# Task statement
Wherever a line of the records contains "select", copy that line.

Stored data entries
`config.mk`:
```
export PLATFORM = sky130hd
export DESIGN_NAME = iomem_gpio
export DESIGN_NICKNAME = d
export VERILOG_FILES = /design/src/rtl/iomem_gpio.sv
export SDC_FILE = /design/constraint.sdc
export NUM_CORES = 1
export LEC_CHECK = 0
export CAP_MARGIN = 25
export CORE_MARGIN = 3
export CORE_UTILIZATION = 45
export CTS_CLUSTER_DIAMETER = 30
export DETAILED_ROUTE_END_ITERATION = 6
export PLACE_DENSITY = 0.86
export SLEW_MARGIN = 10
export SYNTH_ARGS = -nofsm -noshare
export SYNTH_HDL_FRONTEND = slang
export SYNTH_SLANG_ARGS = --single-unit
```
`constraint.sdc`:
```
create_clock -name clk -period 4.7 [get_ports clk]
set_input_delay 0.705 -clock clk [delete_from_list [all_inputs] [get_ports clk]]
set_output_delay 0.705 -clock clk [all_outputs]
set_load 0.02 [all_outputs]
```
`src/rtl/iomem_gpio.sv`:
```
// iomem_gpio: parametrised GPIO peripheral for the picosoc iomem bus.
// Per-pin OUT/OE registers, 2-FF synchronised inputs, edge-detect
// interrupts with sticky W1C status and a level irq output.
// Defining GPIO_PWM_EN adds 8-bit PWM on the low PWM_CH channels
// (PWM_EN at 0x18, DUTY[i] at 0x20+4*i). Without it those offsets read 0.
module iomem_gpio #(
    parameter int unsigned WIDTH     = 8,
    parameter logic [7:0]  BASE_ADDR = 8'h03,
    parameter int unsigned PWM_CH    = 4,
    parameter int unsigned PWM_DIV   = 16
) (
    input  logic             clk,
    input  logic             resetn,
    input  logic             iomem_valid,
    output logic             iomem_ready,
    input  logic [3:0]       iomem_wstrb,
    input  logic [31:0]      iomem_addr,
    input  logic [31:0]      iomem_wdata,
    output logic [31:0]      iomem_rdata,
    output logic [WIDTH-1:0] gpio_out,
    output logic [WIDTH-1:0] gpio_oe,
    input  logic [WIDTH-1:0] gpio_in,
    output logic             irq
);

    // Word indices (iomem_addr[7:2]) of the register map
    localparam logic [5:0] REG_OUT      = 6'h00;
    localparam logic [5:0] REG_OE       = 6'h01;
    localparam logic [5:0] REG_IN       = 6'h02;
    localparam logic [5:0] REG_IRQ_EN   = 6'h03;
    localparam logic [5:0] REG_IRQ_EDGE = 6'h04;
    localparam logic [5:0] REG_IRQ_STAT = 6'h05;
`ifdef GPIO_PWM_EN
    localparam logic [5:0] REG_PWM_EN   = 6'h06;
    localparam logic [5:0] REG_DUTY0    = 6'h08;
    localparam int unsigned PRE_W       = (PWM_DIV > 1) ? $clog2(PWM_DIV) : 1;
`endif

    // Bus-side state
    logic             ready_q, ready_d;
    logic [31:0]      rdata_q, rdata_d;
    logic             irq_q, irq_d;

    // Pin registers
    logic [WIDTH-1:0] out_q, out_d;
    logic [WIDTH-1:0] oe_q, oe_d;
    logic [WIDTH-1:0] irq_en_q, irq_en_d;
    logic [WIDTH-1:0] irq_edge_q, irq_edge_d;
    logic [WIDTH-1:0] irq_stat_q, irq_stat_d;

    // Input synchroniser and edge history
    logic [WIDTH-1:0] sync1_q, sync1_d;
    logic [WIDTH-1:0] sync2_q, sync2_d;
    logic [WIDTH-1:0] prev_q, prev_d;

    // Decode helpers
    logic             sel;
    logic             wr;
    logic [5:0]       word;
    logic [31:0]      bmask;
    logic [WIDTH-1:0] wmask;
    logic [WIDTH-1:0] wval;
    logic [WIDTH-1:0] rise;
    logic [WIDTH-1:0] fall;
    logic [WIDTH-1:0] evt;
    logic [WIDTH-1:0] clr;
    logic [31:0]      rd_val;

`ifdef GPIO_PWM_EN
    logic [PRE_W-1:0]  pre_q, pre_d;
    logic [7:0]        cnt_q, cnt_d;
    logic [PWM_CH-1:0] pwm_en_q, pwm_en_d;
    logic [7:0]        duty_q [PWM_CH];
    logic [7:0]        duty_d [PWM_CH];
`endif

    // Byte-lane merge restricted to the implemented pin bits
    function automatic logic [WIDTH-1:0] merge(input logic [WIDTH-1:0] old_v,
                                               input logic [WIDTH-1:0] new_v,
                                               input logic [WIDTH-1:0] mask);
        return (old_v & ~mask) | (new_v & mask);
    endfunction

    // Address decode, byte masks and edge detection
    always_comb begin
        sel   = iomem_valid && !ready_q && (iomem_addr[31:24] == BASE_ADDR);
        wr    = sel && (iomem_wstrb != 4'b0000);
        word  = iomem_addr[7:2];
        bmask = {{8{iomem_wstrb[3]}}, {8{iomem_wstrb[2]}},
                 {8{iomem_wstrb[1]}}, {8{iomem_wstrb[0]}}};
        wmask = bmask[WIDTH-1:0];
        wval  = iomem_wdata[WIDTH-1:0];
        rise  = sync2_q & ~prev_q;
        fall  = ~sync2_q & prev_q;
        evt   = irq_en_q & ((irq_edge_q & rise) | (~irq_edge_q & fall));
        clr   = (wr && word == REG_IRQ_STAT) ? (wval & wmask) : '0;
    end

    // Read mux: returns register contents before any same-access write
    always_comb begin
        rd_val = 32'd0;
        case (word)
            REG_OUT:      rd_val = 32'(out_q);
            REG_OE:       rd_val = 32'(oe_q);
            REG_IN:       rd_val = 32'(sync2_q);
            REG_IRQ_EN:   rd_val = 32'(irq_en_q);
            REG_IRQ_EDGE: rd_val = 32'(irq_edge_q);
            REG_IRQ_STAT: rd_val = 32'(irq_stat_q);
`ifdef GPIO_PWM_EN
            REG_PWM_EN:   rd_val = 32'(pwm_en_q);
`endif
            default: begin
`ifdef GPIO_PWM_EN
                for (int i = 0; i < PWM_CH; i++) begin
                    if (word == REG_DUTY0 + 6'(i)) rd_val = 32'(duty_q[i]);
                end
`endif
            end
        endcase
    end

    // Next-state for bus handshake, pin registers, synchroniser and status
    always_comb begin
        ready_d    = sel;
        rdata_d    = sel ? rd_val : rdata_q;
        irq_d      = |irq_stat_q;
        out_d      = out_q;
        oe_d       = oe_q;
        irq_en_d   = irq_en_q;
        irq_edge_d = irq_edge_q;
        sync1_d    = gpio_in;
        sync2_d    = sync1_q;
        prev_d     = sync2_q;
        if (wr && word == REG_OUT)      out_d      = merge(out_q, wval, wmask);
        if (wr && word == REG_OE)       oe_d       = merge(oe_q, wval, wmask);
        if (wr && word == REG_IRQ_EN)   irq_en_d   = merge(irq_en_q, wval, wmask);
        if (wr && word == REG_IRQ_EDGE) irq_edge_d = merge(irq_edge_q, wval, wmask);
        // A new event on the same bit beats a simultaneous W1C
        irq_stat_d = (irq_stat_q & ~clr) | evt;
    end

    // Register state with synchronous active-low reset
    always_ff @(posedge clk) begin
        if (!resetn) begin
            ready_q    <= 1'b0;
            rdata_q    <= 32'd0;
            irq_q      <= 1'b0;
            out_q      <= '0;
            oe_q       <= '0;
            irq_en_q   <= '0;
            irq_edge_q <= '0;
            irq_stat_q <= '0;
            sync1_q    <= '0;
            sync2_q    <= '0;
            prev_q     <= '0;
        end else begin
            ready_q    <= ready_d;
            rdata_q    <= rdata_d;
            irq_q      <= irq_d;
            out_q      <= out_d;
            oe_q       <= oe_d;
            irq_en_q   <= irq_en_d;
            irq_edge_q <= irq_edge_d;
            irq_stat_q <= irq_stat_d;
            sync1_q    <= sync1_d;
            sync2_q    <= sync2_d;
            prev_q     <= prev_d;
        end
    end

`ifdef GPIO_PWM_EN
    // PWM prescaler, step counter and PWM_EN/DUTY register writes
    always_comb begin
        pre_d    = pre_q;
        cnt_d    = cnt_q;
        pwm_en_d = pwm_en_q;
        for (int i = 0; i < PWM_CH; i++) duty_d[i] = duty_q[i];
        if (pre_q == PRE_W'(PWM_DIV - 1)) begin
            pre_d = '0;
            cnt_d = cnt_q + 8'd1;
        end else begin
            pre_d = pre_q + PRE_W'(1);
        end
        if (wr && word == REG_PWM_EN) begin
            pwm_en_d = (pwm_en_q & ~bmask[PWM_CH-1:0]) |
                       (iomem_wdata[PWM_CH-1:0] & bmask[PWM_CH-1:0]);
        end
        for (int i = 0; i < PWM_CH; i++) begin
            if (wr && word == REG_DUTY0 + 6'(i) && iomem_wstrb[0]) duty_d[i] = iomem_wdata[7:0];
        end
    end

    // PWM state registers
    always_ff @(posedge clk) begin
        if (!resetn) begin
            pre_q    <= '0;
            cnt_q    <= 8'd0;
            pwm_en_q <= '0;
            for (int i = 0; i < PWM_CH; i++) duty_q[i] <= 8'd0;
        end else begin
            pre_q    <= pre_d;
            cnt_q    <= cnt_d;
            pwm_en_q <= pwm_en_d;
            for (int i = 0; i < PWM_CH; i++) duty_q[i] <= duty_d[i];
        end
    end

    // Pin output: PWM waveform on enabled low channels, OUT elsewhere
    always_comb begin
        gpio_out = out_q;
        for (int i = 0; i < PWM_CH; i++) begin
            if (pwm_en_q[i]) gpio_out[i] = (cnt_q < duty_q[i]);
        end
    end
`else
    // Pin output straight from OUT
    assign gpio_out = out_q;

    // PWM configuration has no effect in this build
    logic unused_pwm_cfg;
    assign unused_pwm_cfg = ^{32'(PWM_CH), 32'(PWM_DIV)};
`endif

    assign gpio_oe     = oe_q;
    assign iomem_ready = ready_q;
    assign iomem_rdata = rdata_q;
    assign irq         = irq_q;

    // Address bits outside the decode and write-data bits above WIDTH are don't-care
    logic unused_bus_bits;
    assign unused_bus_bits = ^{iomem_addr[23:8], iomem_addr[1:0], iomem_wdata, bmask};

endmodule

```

---

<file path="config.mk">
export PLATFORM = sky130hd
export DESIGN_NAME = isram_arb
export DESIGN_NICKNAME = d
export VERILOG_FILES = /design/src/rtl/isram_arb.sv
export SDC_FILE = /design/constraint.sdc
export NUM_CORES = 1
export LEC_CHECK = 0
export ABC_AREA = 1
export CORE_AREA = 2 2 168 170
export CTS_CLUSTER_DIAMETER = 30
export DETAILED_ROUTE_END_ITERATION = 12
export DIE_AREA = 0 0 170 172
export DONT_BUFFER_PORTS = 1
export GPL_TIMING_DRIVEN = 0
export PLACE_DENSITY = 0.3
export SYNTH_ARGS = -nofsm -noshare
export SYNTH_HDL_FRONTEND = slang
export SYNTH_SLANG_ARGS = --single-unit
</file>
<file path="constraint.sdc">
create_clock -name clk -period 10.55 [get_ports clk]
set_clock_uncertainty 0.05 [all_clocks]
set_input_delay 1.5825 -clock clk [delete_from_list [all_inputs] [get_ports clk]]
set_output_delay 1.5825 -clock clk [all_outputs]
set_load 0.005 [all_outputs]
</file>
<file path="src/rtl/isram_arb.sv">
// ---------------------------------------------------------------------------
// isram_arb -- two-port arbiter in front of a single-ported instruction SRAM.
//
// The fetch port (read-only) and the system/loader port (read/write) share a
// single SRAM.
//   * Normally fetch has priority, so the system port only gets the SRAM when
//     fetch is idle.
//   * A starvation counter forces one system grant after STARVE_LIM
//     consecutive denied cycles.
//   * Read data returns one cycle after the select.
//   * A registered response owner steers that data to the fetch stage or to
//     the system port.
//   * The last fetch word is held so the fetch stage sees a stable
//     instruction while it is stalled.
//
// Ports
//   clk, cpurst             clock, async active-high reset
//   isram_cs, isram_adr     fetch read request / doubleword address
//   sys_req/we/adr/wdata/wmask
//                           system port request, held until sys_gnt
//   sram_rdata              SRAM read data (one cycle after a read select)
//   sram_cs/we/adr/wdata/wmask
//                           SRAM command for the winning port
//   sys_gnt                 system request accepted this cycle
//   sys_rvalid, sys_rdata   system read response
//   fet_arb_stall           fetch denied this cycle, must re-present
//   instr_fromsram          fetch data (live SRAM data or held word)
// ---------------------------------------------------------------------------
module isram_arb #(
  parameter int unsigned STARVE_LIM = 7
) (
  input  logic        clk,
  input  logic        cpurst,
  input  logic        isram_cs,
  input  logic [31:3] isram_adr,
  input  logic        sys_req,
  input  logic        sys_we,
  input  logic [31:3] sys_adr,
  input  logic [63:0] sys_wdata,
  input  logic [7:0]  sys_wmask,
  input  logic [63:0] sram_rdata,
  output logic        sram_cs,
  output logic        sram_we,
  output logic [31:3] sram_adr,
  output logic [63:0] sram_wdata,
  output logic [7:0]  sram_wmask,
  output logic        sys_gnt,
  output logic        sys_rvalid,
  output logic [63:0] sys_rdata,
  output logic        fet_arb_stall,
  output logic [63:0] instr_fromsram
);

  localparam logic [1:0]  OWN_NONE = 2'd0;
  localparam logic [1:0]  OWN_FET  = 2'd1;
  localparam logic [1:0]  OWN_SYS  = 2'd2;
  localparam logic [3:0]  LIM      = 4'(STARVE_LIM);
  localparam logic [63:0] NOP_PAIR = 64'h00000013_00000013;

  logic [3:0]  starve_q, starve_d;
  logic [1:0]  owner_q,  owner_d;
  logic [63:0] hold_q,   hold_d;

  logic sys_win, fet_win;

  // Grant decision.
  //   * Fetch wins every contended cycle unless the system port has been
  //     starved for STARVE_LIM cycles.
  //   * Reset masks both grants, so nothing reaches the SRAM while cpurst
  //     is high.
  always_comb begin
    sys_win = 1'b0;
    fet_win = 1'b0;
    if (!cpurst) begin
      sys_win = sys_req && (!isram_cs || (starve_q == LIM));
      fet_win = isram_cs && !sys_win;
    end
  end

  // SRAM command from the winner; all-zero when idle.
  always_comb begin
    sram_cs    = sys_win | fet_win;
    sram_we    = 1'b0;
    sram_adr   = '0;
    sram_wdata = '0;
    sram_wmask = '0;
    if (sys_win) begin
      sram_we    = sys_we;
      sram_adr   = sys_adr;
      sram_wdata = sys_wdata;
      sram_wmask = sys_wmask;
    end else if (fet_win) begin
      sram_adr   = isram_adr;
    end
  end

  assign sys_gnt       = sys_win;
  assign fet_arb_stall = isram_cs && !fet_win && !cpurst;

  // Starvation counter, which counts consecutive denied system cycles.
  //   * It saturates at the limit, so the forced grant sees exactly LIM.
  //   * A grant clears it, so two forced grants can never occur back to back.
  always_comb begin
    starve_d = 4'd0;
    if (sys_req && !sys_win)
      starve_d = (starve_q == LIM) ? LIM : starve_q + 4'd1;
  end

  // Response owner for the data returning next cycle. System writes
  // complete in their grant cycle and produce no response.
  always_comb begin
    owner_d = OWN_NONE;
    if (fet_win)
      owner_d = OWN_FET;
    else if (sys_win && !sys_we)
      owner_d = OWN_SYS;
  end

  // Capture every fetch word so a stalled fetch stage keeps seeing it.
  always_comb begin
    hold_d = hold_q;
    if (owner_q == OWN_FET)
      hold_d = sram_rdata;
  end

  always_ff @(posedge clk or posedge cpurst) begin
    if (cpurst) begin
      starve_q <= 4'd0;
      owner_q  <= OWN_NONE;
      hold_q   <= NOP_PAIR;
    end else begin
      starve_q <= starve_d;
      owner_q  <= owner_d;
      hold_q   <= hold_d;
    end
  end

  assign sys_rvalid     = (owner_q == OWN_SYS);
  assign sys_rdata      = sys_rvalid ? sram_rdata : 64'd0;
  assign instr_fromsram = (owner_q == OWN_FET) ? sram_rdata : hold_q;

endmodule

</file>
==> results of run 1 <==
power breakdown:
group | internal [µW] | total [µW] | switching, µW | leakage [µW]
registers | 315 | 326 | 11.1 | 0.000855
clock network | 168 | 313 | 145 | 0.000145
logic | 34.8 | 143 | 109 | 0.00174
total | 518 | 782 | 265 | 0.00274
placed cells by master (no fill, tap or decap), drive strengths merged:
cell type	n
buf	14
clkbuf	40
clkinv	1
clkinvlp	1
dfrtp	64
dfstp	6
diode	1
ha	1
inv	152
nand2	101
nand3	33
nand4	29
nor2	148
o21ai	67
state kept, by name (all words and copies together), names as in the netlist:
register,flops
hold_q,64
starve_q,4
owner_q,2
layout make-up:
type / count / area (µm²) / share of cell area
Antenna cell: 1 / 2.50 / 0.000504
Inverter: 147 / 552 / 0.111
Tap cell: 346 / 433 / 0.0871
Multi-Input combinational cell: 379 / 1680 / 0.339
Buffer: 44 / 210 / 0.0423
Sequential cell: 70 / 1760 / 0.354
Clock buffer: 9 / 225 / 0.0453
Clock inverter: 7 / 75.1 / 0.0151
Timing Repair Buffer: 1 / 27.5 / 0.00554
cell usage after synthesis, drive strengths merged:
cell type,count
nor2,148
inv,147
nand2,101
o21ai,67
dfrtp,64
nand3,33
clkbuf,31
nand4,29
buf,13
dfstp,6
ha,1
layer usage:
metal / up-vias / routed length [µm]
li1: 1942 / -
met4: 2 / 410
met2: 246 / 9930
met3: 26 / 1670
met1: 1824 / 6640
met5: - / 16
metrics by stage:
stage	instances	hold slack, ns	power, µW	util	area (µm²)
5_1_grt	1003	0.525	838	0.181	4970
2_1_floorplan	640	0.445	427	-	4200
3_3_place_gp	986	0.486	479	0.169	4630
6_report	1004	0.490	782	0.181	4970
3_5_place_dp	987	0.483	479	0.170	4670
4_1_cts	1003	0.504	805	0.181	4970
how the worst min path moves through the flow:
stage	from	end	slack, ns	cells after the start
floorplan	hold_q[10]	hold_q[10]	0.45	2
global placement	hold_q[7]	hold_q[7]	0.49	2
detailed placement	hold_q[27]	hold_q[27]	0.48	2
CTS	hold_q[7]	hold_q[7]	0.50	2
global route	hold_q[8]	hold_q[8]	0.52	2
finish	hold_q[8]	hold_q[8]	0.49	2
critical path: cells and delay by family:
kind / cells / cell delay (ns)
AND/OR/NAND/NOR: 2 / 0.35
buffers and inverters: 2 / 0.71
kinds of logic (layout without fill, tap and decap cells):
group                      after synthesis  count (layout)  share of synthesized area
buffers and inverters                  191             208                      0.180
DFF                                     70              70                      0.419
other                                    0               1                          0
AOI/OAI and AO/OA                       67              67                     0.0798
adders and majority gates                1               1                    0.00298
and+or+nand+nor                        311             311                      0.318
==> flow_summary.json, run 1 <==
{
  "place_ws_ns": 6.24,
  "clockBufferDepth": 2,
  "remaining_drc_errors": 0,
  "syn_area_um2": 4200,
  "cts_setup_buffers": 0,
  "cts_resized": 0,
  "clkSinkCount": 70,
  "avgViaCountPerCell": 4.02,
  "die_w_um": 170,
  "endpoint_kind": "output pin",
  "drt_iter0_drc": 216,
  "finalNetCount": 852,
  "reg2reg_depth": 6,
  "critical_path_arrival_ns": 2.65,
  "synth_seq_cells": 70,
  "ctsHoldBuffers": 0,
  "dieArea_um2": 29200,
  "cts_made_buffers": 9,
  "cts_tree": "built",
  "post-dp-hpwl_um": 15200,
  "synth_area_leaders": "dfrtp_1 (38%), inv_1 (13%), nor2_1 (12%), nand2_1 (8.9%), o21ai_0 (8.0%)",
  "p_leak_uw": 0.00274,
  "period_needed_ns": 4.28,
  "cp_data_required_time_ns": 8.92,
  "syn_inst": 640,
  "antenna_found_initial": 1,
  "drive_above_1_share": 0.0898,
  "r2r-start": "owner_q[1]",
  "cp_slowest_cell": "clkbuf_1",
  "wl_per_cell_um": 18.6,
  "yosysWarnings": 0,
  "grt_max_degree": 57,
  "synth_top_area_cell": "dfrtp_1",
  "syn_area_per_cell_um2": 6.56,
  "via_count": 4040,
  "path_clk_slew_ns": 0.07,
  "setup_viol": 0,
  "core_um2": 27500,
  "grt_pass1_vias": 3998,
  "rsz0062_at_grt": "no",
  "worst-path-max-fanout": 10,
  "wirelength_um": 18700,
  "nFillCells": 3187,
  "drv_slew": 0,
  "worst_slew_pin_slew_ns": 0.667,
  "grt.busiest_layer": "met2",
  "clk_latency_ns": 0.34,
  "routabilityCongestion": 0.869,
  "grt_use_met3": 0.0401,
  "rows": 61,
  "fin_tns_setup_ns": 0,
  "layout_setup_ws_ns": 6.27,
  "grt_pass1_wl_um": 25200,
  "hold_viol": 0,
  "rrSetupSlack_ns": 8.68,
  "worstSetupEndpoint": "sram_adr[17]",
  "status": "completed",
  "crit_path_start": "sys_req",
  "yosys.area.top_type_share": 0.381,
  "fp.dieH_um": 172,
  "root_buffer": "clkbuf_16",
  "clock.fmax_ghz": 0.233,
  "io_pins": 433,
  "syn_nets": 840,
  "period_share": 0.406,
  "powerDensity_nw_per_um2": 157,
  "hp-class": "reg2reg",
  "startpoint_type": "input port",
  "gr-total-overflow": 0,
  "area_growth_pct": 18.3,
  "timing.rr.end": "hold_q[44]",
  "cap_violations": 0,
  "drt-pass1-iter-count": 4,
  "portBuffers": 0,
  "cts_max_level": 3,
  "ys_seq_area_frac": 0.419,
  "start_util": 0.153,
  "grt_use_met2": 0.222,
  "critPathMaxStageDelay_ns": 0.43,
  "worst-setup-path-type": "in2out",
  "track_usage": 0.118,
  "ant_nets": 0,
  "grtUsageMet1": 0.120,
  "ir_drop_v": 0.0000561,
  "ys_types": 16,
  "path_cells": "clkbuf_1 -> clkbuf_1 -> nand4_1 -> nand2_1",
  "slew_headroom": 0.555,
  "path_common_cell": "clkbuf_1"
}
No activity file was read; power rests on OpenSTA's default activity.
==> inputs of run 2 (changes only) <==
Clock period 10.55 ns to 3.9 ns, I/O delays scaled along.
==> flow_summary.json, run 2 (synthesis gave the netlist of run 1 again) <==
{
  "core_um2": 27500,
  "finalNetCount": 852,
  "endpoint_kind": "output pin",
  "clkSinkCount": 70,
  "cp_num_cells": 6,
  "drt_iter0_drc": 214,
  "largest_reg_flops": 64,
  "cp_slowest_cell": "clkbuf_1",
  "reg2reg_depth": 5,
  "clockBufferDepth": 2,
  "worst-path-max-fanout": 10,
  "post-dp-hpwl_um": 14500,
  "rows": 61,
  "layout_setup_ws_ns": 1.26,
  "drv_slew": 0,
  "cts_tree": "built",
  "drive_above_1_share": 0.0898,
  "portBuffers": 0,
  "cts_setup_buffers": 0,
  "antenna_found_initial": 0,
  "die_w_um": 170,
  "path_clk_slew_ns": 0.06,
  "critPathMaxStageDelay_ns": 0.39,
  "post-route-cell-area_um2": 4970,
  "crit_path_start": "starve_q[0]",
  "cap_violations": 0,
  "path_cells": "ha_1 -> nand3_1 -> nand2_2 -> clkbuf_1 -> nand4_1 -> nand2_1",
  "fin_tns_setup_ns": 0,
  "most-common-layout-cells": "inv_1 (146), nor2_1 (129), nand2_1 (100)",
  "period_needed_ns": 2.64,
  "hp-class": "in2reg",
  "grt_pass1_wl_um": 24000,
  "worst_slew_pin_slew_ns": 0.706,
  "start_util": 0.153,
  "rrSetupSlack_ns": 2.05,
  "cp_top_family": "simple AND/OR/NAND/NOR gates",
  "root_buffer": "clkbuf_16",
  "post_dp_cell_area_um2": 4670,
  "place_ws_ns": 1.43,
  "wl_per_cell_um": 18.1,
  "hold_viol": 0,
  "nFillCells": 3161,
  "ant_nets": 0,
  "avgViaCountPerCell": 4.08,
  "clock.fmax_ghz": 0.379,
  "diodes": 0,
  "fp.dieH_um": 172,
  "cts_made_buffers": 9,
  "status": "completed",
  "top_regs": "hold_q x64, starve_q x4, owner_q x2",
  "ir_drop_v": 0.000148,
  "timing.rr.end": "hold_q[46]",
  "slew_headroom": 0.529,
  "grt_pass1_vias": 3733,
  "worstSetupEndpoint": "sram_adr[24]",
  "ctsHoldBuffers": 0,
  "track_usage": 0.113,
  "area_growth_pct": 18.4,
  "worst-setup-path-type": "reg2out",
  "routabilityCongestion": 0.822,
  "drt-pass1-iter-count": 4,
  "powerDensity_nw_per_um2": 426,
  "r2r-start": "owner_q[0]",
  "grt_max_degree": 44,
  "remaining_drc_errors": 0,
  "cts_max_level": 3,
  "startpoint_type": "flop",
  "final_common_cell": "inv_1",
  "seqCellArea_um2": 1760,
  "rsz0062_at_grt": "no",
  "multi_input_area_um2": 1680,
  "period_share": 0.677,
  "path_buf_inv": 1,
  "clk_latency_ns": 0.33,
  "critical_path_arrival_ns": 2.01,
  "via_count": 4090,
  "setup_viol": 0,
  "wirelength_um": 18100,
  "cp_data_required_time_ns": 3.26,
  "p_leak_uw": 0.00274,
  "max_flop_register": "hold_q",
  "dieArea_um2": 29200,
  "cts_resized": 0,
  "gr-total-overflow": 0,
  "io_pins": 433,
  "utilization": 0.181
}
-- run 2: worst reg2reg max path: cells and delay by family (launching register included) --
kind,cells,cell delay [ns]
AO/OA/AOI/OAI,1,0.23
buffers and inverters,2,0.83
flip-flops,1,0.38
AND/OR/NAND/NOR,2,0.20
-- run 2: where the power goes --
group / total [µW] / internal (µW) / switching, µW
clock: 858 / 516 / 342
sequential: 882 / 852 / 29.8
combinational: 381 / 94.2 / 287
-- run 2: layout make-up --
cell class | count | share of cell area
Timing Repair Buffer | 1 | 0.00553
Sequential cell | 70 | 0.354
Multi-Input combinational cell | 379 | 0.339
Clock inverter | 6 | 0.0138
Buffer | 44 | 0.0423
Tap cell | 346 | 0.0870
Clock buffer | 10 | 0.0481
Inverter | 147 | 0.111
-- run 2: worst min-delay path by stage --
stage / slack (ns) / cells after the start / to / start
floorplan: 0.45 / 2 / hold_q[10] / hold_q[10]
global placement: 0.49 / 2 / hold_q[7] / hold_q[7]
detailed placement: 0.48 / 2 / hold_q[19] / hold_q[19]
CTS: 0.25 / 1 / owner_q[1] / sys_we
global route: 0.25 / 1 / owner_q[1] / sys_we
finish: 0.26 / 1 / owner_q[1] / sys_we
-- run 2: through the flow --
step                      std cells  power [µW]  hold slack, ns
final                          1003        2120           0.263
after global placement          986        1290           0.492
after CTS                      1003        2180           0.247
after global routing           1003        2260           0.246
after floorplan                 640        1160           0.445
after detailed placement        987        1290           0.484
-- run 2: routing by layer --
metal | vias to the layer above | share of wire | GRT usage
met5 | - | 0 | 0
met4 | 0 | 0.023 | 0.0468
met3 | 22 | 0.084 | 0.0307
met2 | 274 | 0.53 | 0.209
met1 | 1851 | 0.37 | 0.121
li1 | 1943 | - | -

# Output
//   * Read data returns one cycle after the select.
//   sram_rdata              SRAM read data (one cycle after a read select)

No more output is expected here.